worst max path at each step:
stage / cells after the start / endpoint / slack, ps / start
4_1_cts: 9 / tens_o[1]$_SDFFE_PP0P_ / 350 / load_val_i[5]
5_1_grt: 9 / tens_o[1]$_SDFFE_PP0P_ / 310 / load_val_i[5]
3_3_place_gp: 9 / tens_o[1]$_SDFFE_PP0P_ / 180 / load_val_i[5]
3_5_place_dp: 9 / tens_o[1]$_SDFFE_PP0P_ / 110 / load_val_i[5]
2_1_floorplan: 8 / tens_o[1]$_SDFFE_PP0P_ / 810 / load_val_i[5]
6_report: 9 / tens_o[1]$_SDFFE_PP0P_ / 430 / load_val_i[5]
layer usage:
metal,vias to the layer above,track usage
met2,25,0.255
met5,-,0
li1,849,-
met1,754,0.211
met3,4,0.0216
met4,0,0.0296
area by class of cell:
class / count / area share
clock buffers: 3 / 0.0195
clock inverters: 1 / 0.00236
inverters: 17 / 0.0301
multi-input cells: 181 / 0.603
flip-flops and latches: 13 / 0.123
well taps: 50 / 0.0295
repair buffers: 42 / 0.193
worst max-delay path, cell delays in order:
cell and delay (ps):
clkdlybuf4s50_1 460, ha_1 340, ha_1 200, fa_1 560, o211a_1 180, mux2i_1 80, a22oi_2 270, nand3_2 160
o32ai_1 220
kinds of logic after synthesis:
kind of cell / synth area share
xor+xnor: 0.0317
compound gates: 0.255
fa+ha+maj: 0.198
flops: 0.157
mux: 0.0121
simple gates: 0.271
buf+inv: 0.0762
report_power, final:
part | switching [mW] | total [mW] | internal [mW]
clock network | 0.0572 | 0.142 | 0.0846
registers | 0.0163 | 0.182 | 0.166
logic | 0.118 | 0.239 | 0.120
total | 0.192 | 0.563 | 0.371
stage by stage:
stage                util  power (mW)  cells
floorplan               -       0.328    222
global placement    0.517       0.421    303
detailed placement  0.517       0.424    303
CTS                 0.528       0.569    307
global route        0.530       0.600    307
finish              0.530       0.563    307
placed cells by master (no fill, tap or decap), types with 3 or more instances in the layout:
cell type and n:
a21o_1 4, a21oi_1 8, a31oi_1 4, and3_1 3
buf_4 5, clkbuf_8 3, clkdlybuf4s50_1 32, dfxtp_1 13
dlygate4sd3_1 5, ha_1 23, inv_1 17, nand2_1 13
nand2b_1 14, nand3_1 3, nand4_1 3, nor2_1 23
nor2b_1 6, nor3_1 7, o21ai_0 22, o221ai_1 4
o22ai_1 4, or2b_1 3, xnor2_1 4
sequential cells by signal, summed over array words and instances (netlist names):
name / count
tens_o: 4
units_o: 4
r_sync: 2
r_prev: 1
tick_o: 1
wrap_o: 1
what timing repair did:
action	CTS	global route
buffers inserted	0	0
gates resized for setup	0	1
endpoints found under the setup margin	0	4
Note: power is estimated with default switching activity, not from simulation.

------

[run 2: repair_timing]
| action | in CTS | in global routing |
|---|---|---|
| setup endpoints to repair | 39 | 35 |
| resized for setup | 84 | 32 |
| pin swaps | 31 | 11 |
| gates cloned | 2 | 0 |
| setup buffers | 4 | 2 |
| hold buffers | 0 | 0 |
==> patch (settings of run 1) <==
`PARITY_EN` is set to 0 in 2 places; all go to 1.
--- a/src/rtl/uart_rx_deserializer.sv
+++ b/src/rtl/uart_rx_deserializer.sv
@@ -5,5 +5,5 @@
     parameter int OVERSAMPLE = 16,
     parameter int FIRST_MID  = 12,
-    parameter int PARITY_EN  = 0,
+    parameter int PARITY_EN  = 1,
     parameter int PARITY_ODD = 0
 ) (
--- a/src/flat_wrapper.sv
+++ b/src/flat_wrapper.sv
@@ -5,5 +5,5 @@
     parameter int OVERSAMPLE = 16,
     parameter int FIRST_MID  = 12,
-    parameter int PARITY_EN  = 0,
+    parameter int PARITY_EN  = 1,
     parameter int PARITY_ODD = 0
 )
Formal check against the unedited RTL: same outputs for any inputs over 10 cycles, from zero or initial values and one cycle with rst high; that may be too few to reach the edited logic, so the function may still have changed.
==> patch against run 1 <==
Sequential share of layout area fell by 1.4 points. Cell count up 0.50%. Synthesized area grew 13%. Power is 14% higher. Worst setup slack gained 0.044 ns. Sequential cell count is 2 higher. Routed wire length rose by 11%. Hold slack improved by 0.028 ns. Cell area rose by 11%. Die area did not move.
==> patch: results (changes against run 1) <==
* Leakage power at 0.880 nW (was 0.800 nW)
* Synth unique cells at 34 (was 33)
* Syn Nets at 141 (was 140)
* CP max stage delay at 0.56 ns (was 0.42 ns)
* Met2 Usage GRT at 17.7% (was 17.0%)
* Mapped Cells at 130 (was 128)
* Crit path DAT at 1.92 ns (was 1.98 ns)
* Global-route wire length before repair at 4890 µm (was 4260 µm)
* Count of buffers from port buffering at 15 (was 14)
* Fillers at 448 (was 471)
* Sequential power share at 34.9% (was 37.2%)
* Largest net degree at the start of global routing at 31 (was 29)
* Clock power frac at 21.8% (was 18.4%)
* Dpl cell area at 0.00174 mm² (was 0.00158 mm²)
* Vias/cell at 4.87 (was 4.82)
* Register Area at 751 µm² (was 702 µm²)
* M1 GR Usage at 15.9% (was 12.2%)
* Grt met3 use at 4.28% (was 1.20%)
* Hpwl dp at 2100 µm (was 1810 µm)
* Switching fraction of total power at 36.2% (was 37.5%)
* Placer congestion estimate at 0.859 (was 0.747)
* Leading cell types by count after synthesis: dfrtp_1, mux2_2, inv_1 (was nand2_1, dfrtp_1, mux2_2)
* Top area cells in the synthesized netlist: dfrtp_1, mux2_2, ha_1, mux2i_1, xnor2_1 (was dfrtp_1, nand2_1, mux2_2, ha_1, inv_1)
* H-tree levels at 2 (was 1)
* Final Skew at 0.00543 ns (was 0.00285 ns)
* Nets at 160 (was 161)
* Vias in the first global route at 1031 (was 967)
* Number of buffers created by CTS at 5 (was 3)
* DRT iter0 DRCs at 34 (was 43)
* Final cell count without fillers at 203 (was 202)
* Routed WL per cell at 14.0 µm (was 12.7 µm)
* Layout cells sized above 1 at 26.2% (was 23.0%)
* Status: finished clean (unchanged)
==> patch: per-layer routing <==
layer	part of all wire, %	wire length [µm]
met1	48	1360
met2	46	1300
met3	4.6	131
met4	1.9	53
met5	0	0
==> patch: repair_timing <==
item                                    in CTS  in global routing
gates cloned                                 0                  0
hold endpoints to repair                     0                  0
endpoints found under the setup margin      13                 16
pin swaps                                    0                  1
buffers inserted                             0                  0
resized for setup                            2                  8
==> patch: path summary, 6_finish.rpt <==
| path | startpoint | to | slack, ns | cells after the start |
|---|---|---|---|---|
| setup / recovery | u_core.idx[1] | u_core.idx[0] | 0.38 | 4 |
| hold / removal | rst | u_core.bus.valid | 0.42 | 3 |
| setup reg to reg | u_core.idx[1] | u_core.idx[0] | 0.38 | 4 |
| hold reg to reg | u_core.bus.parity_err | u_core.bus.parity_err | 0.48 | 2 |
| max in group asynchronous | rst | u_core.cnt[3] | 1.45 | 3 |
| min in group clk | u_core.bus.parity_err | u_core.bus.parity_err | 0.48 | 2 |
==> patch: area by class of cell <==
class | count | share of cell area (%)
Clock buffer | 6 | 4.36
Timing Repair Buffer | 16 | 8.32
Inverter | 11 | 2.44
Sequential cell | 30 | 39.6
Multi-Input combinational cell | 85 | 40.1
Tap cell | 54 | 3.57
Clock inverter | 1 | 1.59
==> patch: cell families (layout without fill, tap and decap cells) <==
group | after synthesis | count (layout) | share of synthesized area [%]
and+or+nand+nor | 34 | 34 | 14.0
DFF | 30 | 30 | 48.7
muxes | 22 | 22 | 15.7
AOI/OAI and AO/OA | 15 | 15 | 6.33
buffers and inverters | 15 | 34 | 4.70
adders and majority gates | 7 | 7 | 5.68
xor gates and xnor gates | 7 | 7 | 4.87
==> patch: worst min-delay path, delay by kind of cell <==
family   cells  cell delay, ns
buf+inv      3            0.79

------

EXERCISE REQUIREMENTS >> Across the records above, count the lines holding "synthesis" and write down only that count.

ANSWER FOR THE TASK >> 3